In 2013, Broadcom announced that they have licensed the ARMv7 and ARMv8 architectures, allowing them to develop their own microarchitectures based on the ISA. Vulcan is the outcome of this effort which involved adopting the ARM ISA instead of MIPS and enhancing the cores in various ways. Vulcan development started in early 2012 and has was expected to enter mass production in mid-2015.

In 2017 Cavium acquired Vulcan from broadcom which was introduced later that year. In early 2018, Vulcan-based microprocessor entered general availability under the ThunderX2 brand.

Architecture

Vulcan builds on the prior MIPS-based XLP II microarchitecture. The design has been substantially improved and changed to execute ARM (based on the ARMv8.1 ISA).

Key changes from XLP II

  • Converted to ARM ISA (from MIPS)
    • Aarch64, Aarch32
  • 16nm FinFET process (from 28 nm planar)
  • 40% IPC improvement
  • 25% higher clock (2.5 GHz, up from 2 GHz)
  • Core
    • Longer pipeline (15 stages, up from 13)
    • Improved branch predictor
    • Double fetch throughput (4, up from 2)
    • New Decoder
      • Decodes ARMv8.1 (Instead of MIPS64 R5)
      • Decodes to micro-ops
        • Roughly 10-20% more µOPs
    • New loop buffer
    • Execution Engine
      • New scheduler
        • Unified schedule (from distributed)
          • 60 entries
      • Large ROB (180 entries, up from 128)
      • Execution Units
        • New FP Unit (2, up from 1)
        • Wider FP Units (128-bit, up from 64-bit)
    • Memory Subsystem
      • Double load bandwidth (128-bit, up from 64-bit)
      • New Store Data Unit
      • Half L2 Cache Size (256 KiB, down form 512 KiB)
  • Memory Controller
    • DDR3 DDR4
    • 4 8 channels
    • 1600 MT/s 2666 MT/s
    • 47.68 GiB/s 158.9 GiB/s

Block Diagram

Entire Chip

vulcan chip block diagram.svg

Individual Core

vulcan block diagram.svg

Memory Hierarchy

  • Cache
    • L1I Cache
      • 32 KiB, 8-way set associative
    • L1D Cache
      • 32 KiB, 8-way set associative
    • L2 Cache
      • 256 KiB, 8-way set associative
    • L3 Cache
      • 1 MiB/core slice
      • Shared
    • System DRAM
      • 8 Channels
      • DDR4, up to 2666 MT/s
        • 1 DPC and 2 DPC support
        • RDIMM, LRDIMM, NVDIMM-P support
        • Single, Dual and Quad rank modules
      • 8 B/cycle/channel (@ memory clock)
      • ECC
  • TLBs
    • ITLB
      • Dedicated instruction TLB
      • DTLB
        • TLB unit for each LSU
    • STLB
      • 2048-entry
      • 4 KiB - 16 GiB pages

Overview

vulcan overview.svg

Scaled up from prior architectures in all vectors (performance, area, and TDP), Vulcan was designed to be a Xeon-class ARM-based server microprocessor. Vulcan features 32 high-performance custom-designed ARM cores fully compliant with ARMv8.1 along with their accompanying 1 MiB of level 3 cache slice (for a total of 32 MiB of shared last level cache). Since each core supports up to four simultaneous threads, the full configuration can support up to 128 threads. Supporting a large number of cores, are eight DDR4 channels capable of data rates of up to 2,666 MT/s, allowing for 170.7 GB/s of aggregated bandwidth.

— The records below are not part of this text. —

Background: an optimization exercise with open tools, aiming at small area, a short achievable clock period and few clock cycles. Do not read the settings as production practice.
For this run, only the layout was checked, not whether the RTL still works.
Power is estimated from default activity; no workload was simulated.

--- design/flow/constraint.sdc ---
create_clock -name core_clock -period 6.0 [get_ports {clk}]
set_input_delay 1.2000 -clock core_clock [delete_from_list [all_inputs] [get_ports {clk}]]
set_output_delay 1.2000 -clock core_clock [all_outputs]
set_load 0.01 [all_outputs]
What follows belongs to an exercise in optimizing a design on an open flow for small area, a short achievable clock period and few clock cycles per item; a production flow would make more cautious choices.
RTL that was checked went through simulation tests only; none was proved equivalent to the original.
No functional check of the RTL was part of run 2.
No activity file was given, so power comes from the tool's default toggle rates.

File: design/flow/run.sh
#!/bin/bash
# synth_recipe.tcl (not shown) runs the flow's synth.tcl, then flattens the netlist and writes it again
# the make line also repeats each setting of config.mk as NAME=value (left out here)
make -C /OpenROAD-flow-scripts/flow DESIGN_CONFIG=/design/flow/config.mk WORK_HOME=/design/flow/orfs CLKGATE_MAP_FILE= SYNTH_SCRIPT=/design/flow/synth_recipe.tcl finish
File: design/flow/constraint.sdc
create_clock -name core_clock -period 10.0 [get_ports {clk}]
set_input_delay 2.0000 -clock core_clock [delete_from_list [all_inputs] [get_ports {clk}]]
set_output_delay 2.0000 -clock core_clock [all_outputs]
set_load 0.01 [all_outputs]
File: design/flow/config.mk
export PLATFORM = sky130hd
export DESIGN_NAME = fcodec_rx
export DESIGN_NICKNAME = fcodec_rx
export VERILOG_FILES = /design/flow/design.v
export SDC_FILE = /design/flow/constraint.sdc
export NUM_CORES = 4
export LEC_CHECK = 0
export CAP_MARGIN = 20
export CORE_MARGIN = 2
export CORE_UTILIZATION = 40
export CTS_CLUSTER_DIAMETER = 80
export CTS_CLUSTER_SIZE = 28
export PLACE_DENSITY = 0.6
export SETUP_SLACK_MARGIN = 5
export SLEW_MARGIN = 20
File: design/flow/design.v
module fcodec_rx (
    input  wire        clk,
    input  wire        rst,
    input  wire        host_req,
    input  wire        host_we,
    input  wire [11:0] host_addr,
    input  wire [15:0] host_wdata,
    output wire        host_ack,
    output reg  [15:0] host_rdata,
    input  wire        rx_valid,
    input  wire        rx_fail,
    input  wire [7:0]  rx_data,
    output wire        rx_ready
);
    localparam [1:0] PH_IDLE   = 2'd0;
    localparam [1:0] PH_RECV   = 2'd1;
    localparam [1:0] PH_FAILED = 2'd2;
    localparam [1:0] PH_DEC    = 2'd3;
    localparam [3:0] ST_OK     = 4'h0;
    localparam [3:0] ST_TRUNC  = 4'h2;
    localparam [3:0] ST_INTEG  = 4'h3;
    localparam [3:0] ST_XPORT  = 4'h4;
    localparam [3:0] ST_BADHDR = 4'h5;
    localparam [3:0] ST_BADLEN = 4'h6;
    localparam [3:0] ST_INPROG = 4'hE;
    localparam [3:0] ST_NONE   = 4'hF;
    reg [1:0] phase;
    reg [2:0] operr;
    reg [3:0] rx_status;
    reg [8:0] rx_nbytes;
    reg [8:0] rx_count;
    reg [7:0] rx_len, rx_cmd, rx_ctrl, rx_csum_exp, rx_csum_rcv;
    reg       rx_valid_r;
    reg [8:0] trk_m;
    reg [7:0] trk_sum;
    reg [7:0] trk_last;
    reg [2:0] rot;
    reg [7:0] lo [0:7];
    reg [7:0] hi [0:2];
    reg [7:0] ring [0:247];
    reg [8:0] pf_addr;
    reg [7:0] pf_data;
    reg       pf_ok;
    reg [8:0] ma;
    wire ph_idle = (phase == PH_IDLE);
    wire ph_recv = (phase == PH_RECV);
    wire ph_fail = (phase == PH_FAILED);
    wire ph_dec  = (phase == PH_DEC);
    wire host_rxf  = (host_addr[11:9] == 3'b010);
    wire host_ring = host_rxf && !host_addr[8] && (host_addr[7:3] != 5'd0);
    wire wr_wait   = host_ring && (host_addr[2:0] != rot);
    wire pf_match  = (pf_addr == host_addr[8:0]);
    wire cnt_wait  = !rx_count[8] && (rx_count[7:3] != 5'd0) && (rx_count[2:0] != rot);
    assign host_ack = !ph_dec && !(host_rxf && (host_we ? (!host_addr[8] && (host_addr[7:3] != 5'd0) && (host_addr[2:0] != rot))
                                                      : !(pf_ok && pf_match)));
    assign rx_ready = ph_recv && !cnt_wait;
    wire host_wr   = host_req && host_we && host_ack;
    wire rx_step   = rx_valid && rx_ready;
    wire step_byte = rx_step && !rx_fail;
    wire step_fail = rx_step && rx_fail;
    wire       is_rxf_addr = host_rxf && (host_addr[8:0] <= 9'd258);
    wire       rxf_hwr     = host_wr && is_rxf_addr && ph_idle;
    wire [7:0] hdr0  = lo[0];
    wire [7:0] hdr1  = lo[1];
    wire [7:0] len_b = lo[2];
    wire [8:0] count_inc  = rx_count + 9'd1;
    wire       frame_done = step_byte && (rx_count >= 9'd3) && (rx_count == {1'b0, len_b} + 9'd3);
    wire       buf_we    = ph_recv ? step_byte : rxf_hwr;
    wire [8:0] buf_waddr = ph_recv ? rx_count : host_addr[8:0];
    wire [7:0] buf_wdata = ph_recv ? rx_data : host_wdata[7:0];
    reg        pw_we;
    reg  [4:0] pw_bank;
    reg  [7:0] pw_data;
    always @(posedge clk) begin
        if (rst)
            pw_we <= 1'b0;
        else
            pw_we <= buf_we && !buf_waddr[8] && (buf_waddr[7:3] != 5'd0);
        pw_bank <= buf_waddr[7:3];
        pw_data <= buf_wdata;
    end
    always @(posedge clk) begin
        if (rst)
            rot <= 3'd0;
        else
            rot <= rot + 3'd1;
    end
    always @(posedge clk) begin
        if (buf_we && buf_waddr[8:3] == 6'd0)
            lo[buf_waddr[2:0]] <= buf_wdata;
        if (buf_we && buf_waddr[8] && buf_waddr[7:2] == 6'd0 && buf_waddr[1:0] != 2'd3)
            hi[buf_waddr[1:0]] <= buf_wdata;
    end
    genvar gb, gk;
    generate
        for (gb = 1; gb < 32; gb = gb + 1) begin : g_ring
            for (gk = 0; gk < 7; gk = gk + 1) begin : g_slot
                always @(posedge clk)
                    ring[(gb - 1) * 8 + gk] <= ring[(gb - 1) * 8 + gk + 1];
            end
            always @(posedge clk)
                ring[(gb - 1) * 8 + 7] <= (pw_we && pw_bank == gb) ? pw_data : ring[(gb - 1) * 8];
        end
    endgenerate
    function [7:0] fixed_rd(input [8:0] a);
        begin
            if (a[8])
                fixed_rd = (a[7:2] == 6'd0 && a[1:0] != 2'd3) ? hi[a[1:0]] : 8'd0;
            else
                fixed_rd = lo[a[2:0]];
        end
    endfunction
    wire       ma_fixed = ma[8] || (ma[7:3] == 5'd0);
    wire       ma_avail = ma_fixed || (ma[2:0] == rot);
    wire [7:0] ma_data  = ma_fixed ? fixed_rd(ma) : ring[(ma[7:3] - 5'd1) * 8 + 1];
    wire       walk     = ph_dec && (trk_m != rx_nbytes);
    wire       rd_req   = host_req && !host_we && host_rxf && !ph_dec;
    wire [8:0] req_addr = ph_dec ? trk_m : host_addr[8:0];
    wire       req      = rd_req || walk;
    wire       req_eq   = (pf_addr == req_addr);
    wire       req_hit  = req && pf_ok && req_eq;
    wire       req_miss = req && !req_eq;
    wire       req_fix  = req_addr[8] || (req_addr[7:3] == 5'd0);
    reg  [8:0] pf_addr_n, ma_n;
    reg  [7:0] pf_data_n;
    reg        pf_ok_n;
    always @(*) begin
        pf_addr_n = pf_addr;
        pf_data_n = pf_data;
        pf_ok_n   = pf_ok;
        ma_n      = ma;
        if (req_miss) begin
            pf_addr_n = req_addr;
            if (req_fix) begin
                pf_data_n = fixed_rd(req_addr);
                pf_ok_n   = 1'b1;
                ma_n      = req_addr + 9'd1;
            end else begin
                pf_ok_n   = 1'b0;
                ma_n      = req_addr;
            end
        end else if (req_hit || !pf_ok) begin
            pf_addr_n = ma;
            if (ma_avail) begin
                pf_data_n = ma_data;
                pf_ok_n   = 1'b1;
                ma_n      = ma + 9'd1;
            end else begin
                pf_ok_n   = 1'b0;
                ma_n      = ma;
            end
        end
        if (buf_we && buf_waddr == pf_addr_n) begin
            pf_ok_n = 1'b0;
            ma_n    = pf_addr_n;
        end
    end
    always @(posedge clk) begin
        pf_data <= pf_data_n;
        if (rst) begin
            pf_addr <= 9'd0;
            pf_ok   <= 1'b0;
            ma      <= 9'd0;
        end else begin
            pf_addr <= pf_addr_n;
            pf_ok   <= pf_ok_n;
            ma      <= ma_n;
        end
    end
    wire       trk_wr    = buf_we || (walk && req_hit);
    wire [8:0] trk_idx   = ph_dec ? trk_m : buf_waddr;
    wire [7:0] trk_byte  = ph_dec ? pf_data : buf_wdata;
    wire [8:0] trk_m1    = trk_m - 9'd1;
    wire [8:0] dec_n    = frame_done ? count_inc : rx_nbytes;
    wire [7:0] dec_sumx = frame_done ? (trk_sum + trk_last) : trk_sum;
    wire [7:0] dec_rcv  = frame_done ? rx_data : trk_last;
    wire [8:0] flen     = {1'b0, len_b} + 9'd4;
    wire [7:0] dec_exp  = 8'd0 - dec_sumx;
    reg  [3:0] chk_code;
    reg        chk_fail;
    always @(*) begin
        chk_fail = 1'b1;
        chk_code = ST_OK;
        if (dec_n < 9'd6)                         chk_code = ST_TRUNC;
        else if (hdr0 != 8'hAA || hdr1 != 8'hAA)  chk_code = ST_BADHDR;
        else if (len_b < 8'd2)                    chk_code = ST_BADLEN;
        else if (dec_n < flen)                    chk_code = ST_TRUNC;
        else if (dec_n > flen)                    chk_code = ST_BADLEN;
        else                                      chk_fail = 1'b0;
    end
    task automatic publish;
        begin
            phase <= PH_IDLE;
            if (chk_fail) begin
                rx_len      <= 8'd0;
                rx_cmd      <= 8'd0;
                rx_ctrl     <= 8'd0;
                rx_csum_exp <= 8'd0;
                rx_csum_rcv <= 8'd0;
                rx_valid_r  <= 1'b0;
                rx_status   <= chk_code;
            end else if (dec_exp == dec_rcv) begin
                rx_len      <= len_b;
                rx_cmd      <= lo[3];
                rx_ctrl     <= lo[4];
                rx_csum_exp <= dec_rcv;
                rx_csum_rcv <= dec_rcv;
                rx_valid_r  <= 1'b1;
                rx_status   <= ST_OK;
            end else begin
                rx_len      <= 8'd0;
                rx_cmd      <= 8'd0;
                rx_ctrl     <= 8'd0;
                rx_csum_exp <= dec_exp;
                rx_csum_rcv <= dec_rcv;
                rx_valid_r  <= 1'b0;
                rx_status   <= ST_INTEG;
            end
        end
    endtask
    wire [3:0] op_code  = host_wdata[3:0];
    wire       op_write = host_wr && (host_addr == 12'h000);
    wire       op_legal = (host_wdata[15:4] == 12'd0) &&
                          ((op_code <= 4'h5) || (op_code == 4'hF));
    always @(posedge clk) begin
        if (rst) begin
            phase       <= PH_IDLE;
            operr       <= 3'd0;
            rx_status   <= ST_NONE;
            rx_nbytes   <= 9'd0;
            rx_count    <= 9'd0;
            rx_len      <= 8'd0;
            rx_cmd      <= 8'd0;
            rx_ctrl     <= 8'd0;
            rx_csum_exp <= 8'd0;
            rx_csum_rcv <= 8'd0;
            rx_valid_r  <= 1'b0;
            trk_m       <= 9'd0;
            trk_sum     <= 8'd0;
            trk_last    <= 8'd0;
        end else begin
            if (trk_wr) begin
                if (trk_idx == 9'd0) begin
                    trk_m    <= 9'd1;
                    trk_sum  <= 8'd0;
                    trk_last <= trk_byte;
                end else if (trk_idx == trk_m) begin
                    trk_m    <= trk_m + 9'd1;
                    if (trk_m >= 9'd4)
                        trk_sum <= trk_sum + trk_last;
                    trk_last <= trk_byte;
                end else if (trk_idx == trk_m1) begin
                    trk_last <= trk_byte;
                end else if (trk_idx >= 9'd3 && trk_idx < trk_m) begin
                    trk_m   <= 9'd0;
                    trk_sum <= 8'd0;
                end
            end
            if (step_byte) begin
                rx_count <= count_inc;
                if (frame_done) begin
                    rx_nbytes <= count_inc;
                    publish;
                end
            end else if (step_fail) begin
                rx_nbytes <= rx_count;
                phase     <= PH_FAILED;
                rx_status <= ST_XPORT;
            end
            if (ph_dec && trk_m == rx_nbytes)
                publish;
            if (host_wr && host_addr == 12'h00A && ph_idle)
                rx_nbytes <= (host_wdata[8:0] > 9'd259) ? 9'd259 : host_wdata[8:0];
            if (op_write) begin
                if (!op_legal) begin
                    operr <= 3'd1;
                end else if (op_code == 4'hF) begin
                    operr       <= 3'd0;
                    phase       <= PH_IDLE;
                    rx_status   <= ST_NONE;
                    rx_nbytes   <= 9'd0;
                    rx_count    <= 9'd0;
                    rx_len      <= 8'd0;
                    rx_cmd      <= 8'd0;
                    rx_ctrl     <= 8'd0;
                    rx_csum_exp <= 8'd0;
                    rx_csum_rcv <= 8'd0;
                    rx_valid_r  <= 1'b0;
                end else if (op_code == 4'h4 || op_code == 4'h5) begin
                    if (ph_recv) begin
                        operr <= 3'd2;
                    end else if (ph_fail) begin
                        operr <= 3'd3;
                    end else begin
                        operr <= 3'd0;
                        if (op_code == 4'h4) begin
                            rx_count    <= 9'd0;
                            rx_len      <= 8'd0;
                            rx_cmd      <= 8'd0;
                            rx_ctrl     <= 8'd0;
                            rx_csum_exp <= 8'd0;
                            rx_csum_rcv <= 8'd0;
                            rx_valid_r  <= 1'b0;
                            rx_status   <= ST_INPROG;
                            phase       <= PH_RECV;
                        end else if (chk_fail || trk_m == rx_nbytes) begin
                            publish;
                        end else begin
                            phase <= PH_DEC;
                            if (trk_m > rx_nbytes) begin
                                trk_m   <= 9'd3;
                                trk_sum <= 8'd0;
                            end
                        end
                    end
                end else begin
                    operr <= 3'd0;
                end
            end
        end
    end
    wire [7:0] rx_plen = rx_valid_r ? (rx_len - 8'd2) : 8'd0;
    reg  [8:0] reg_rd;
    always @(*) begin
        case (host_addr[4:0])
            5'h01:   reg_rd = {2'd0, operr, ph_fail, 1'b0, ph_recv, 1'b0};
            5'h03:   reg_rd = {5'd0, rx_status};
            5'h0A:   reg_rd = rx_nbytes;
            5'h0B:   reg_rd = rx_count;
            5'h0C:   reg_rd = {1'b0, rx_len};
            5'h0D:   reg_rd = {1'b0, rx_cmd};
            5'h0E:   reg_rd = {1'b0, rx_ctrl};
            5'h0F:   reg_rd = {1'b0, rx_plen};
            5'h10:   reg_rd = {1'b0, rx_csum_exp};
            5'h11:   reg_rd = {1'b0, rx_csum_rcv};
            5'h12:   reg_rd = {8'd0, rx_valid_r};
            default: reg_rd = 9'd0;
        endcase
    end
    wire host_regs = (host_addr[11:5] == 7'd0);
    always @(*) begin
        host_rdata       = 16'h0000;
        host_rdata[8:0]  = ({9{host_regs}} & reg_rd) | ({9{host_rxf}} & {1'b0, pf_data});
    end
endmodule
==> results.cfg, run 1 <==
[logic_synthesis]
netlist_instances = 4379
synth_sequential_area_ratio = 0.755
synth_compound_area_frac = 0.0658
syn_area_mm2 = 0.0599
synthFlopType = dfxtp_1
synth_area_leader_cell = dfxtp_1
yosysWarnings = 2
synth_top_area_frac = 0.706
synth-seq-cells = 2211
synthSimpleGateAreaFrac = 0.0670
synth_xor_area_frac = 0.0166
synth_enable_flop_cells = 96
synthTopCellsByArea = dfxtp_1 71%, mux2_2 5.2%, edfxtp_1 4.8%, nand2_1 1.8%, xnor2_1 1.2%
synth_top_family_by_area = multiplexers
async_flop_share = 0
avgSynthCellArea_um2 = 13.7
synth.distinct_cells = 85
synth_fa_ha_area_frac = 0.0112
synth_mux_area_frac = 0.0699

[cells_and_area]
drive_gt1_frac = 0.162
nFillCells = 13400
layout.nets = 4592
antenna_cells = 0
postLayoutCoreUtil = 0.449
final_common_cell = dfxtp_1
area_growth_pct = 11.8
layout_common_cells = 2107 x dfxtp_1, 282 x nand2_1, 278 x mux2_2

[die]
rows = 142
coreArea_mm2 = 0.149
initial_core_util = 0.402
die_h_um = 391
dieArea_mm2 = 0.153
io_pins = 60
die_w_um = 391

[global_route]
track_usage = 0.188
grt_max_degree = 48
grt_pass1_vias = 31300
met3_usage = 0.0271
grt_pass1_wl_um = 212000
use_met1 = 0.270
busiest_layer = met2
antenna_found_initial = 9
gr-total-overflow = 0
grt_use_met2 = 0.283

[sta]
relSlewSlack = 0.236
hold_violations = 0
setup_viol = 0
period_share = 0.552
skew_ps = 36.2
max_freq_mhz = 181
tightest_slew_ps = 1150
fin_tns_setup_ps = 0
rsz0062_at_grt = true
slew_viol_final = 0
fin_crit_ps = 5520

[routing]
drc = 0
drtIter0Drc = 2423
routed_wl_um = 146000
wire_per_inst_um = 22.6
viasPerCell = 5.00
firstDrtPassIters = 6
num_vias = 32300
final_antenna_net_count = 0

[power_and_ir_drop]
leakage_nw = 25.7
powerDensity_mw_per_mm2 = 207
peakVddDrop_uv = 152

[clock_tree]
cts_buffers = 96
cts-hold-fix-buffers = 0
root_buffer = clkbuf_16
cts.sinks = 2211
tritoncts = done
path_clk_slew_ps = 100
htree_levels = 3
cts_buffer_depth = 3
clk_latency_ps = 760

[status]
status = finished clean

[place]
dp_hpwl_um = 97200
portBuffers = 52
gp_congestion = 0.945

[critical_path]
r2r_slack_ps = 4980
cp-end-kind = output pin
setup.worst_path.start_class = input pin
arrival_ps = 3520
critical_path_peak_fanout = 5
worstPathRequired_ps = 8000
critPathKind = in2out

[worst_hold_path]
worstHoldPathType = reg2reg

[job]
drv_cap = 0
stage by stage:
step	instances	power [mW]	setup slack, ps	hold slack (ps)	instance area, um2
final	6469	13.9	4480	304	67000
after global routing	6469	14.3	4440	308	67000
after global placement	6276	9.48	2960	310	62900
after CTS	6458	14.0	4480	302	66700
after detailed placement	6277	9.48	2820	312	63000
after floorplan	4385	9.33	4720	310	60300
cells in the mapped netlist (48+ instances only):
| library cell | instances |
|---|---|
| o21ai_0 | 114 |
| nand2_1 | 288 |
| a22oi_1 | 73 |
| mux2_2 | 278 |
| dfxtp_1 | 2115 |
| clkbuf_1 | 132 |
| ha_1 | 52 |
| edfxtp_1 | 96 |
| mux2i_1 | 64 |
| xnor2_1 | 81 |
| a21oi_1 | 116 |
| nor3_1 | 70 |
| inv_1 | 48 |
| nand3_1 | 101 |
| nor2_1 | 164 |
sequential cells by signal (all words and copies together) (netlist names), 3 cells and up, named ones only:
signal and flops:
rx_csum_exp 8, pf_addr 9, rx_status 4, ring 1984, rx_len 8, lo 64
rot 3, rx_ctrl 8, rx_nbytes 9, trk_m 9, rx_count 9, rx_csum_rcv 8
pw_data 8, pf_data 8, pw_bank 5, trk_sum 8, trk_last 8, ma 9
hi 24, rx_cmd 8
where the power goes:
group	internal [mW]	switching (mW)
registers	8.89	0.0662
clock network	1.86	2.71
logic	0.139	0.217
total	10.9	3.00
cell type report:
cell class                      count  area [um2]  area share
Multi-Input combinational cell   1958       14600       0.219
Tap cell                         1944        2430      0.0363
Clock buffer                      101        2440      0.0365
Inverter                           50         191     0.00286
Sequential cell                  2211       45200       0.675
Clock inverter                     25         435     0.00650
Timing Repair Buffer              180        1620      0.0241
critical path, stage by stage:
cell and delay (ps):
buf_12 100, or3b_4 420, nor2_4 220, buf_6 130, nand2_2 50, o21ai_2 100
a221oi_2 60, a31oi_4 180, a21o_1 120, buf_2 130
per-layer routing:
layer,vias to the layer above,part of all wire
li1,15300,-
met1,15800,0.48
met2,918,0.43
met3,284,0.052
met4,6,0.042
met5,-,0.00028
kinds of logic after synthesis:
group,Yosys count
AO/OA/AOI/OAI,580
XOR/XNOR,112
adder cells (fa/ha/maj),53
buffers and inverters,221
flip-flops,2211
multiplexers,361
other,1
AND/OR/NAND/NOR,840
what timing repair did:
item	in CTS	in global routing
pin swaps	30	18
hold endpoints to repair	0	0
endpoints found under the setup margin	194	165
gates cloned	3	3
gates resized for setup	201	53
buffers inserted	52	8
worst paths after layout:
path,start,to,depth (start not counted)
max,host_addr[2],host_rdata[3],10
max reg2reg,rx_count[5],rx_status[1],17
min,ring[92][4],ring[91][4],0
min reg2reg,ring[92][4],ring[91][4],0
Testbench counts, summed over its fixed seeds: cycles 83,193, frames 960.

The processor comes with 14 fully-configurable PCIe Gen3 controllers with 56 available lanes. The chip also has 2 USB 3 and 2 SATA 3 ports.

Vulcan supports up to two-way multiprocessing through their second-generation Cavium Coherent Processor Interconnect (CCPI2) capable of providing 600 Gbps of aggregated bandwidth.

Core

Vulcan is an out-of-order superscalar with support for up to four simultaneous hardware threads.

Front-end

Vulcan's front-end is tasked with fetching instructions from a ready thread instruction stream and feeding them into the decode in order to be delivered to the execution units. Since Vulcan supports up to four threads, a thread scheduler determines from which thread's instruction stream to operate on. This determination is done on each cycle with the help of the branch predictor with no added cost.

Fetch

Instruction fetch is done on a 32-byte window or 8 (4-byte) ARM instructions. This is twice the throughput of the previous architecture and is designed in order to better absorb bubbles in the pipeline. The instruction stream is decomposed into its constituent instructions where they are queued to go for the decoder. The queue is shared by all threads. The size of the queue has not been disclosed.

Decoding

Each cycle, up to four instructions are sent to the decoder. In prior design, Broadcom's products decoded MIPS instructions. With Vulcan, the switching to ARM meant the decoder had to be replaced with much more complex logic that decodes the original instruction and emits micro-ops. For the most part, there is a 1:1 mapping between instructions and µOP with an average of 15% more µOPs emitted from instructions. The extra complexity has added another pipeline stage to the decode.

Loop Buffer

Sitting between the decoder and the scheduler is a loop buffer. The loop buffer, in conjunction with the branch predictor, will queue recent tight loop operations. The buffer will play back the operations repeatedly until a branch take occurs. When this takes place, the front-end (instruction fetch, decode, etc..) is largely power-gated in order to save power. Although Broadcom originally told us the buffer was had 48-entries, when the product was re-released by Cavium in late 2018, WikiChip was unable to confirm this number.

Execution engine

Vulcan's back-end handles the execution of out-of-order operations. Vulcan's back-end has been substantially enhanced from prior designs including a complete redesign of the scheduler. Most of the improvements dealt with entirely reworking the scheduler in order to more efficiently extract additional instruction-level parallelism opportunities. From decode, instructions are sent to the Reorder Buffer (ROB) at the rate of up to 4 µOPs each cycle.

Renaming & Allocation

In the prior XLP II microarchitecture, NetLogic had a five-queue instruction distributed scheduler mechanism whereby each queue is associated with certain execution units. In Cavium, Broadcom got rid of the distributed scheduler and replaced it with a more efficient unified scheduler, similar in design to Intel's Skylake.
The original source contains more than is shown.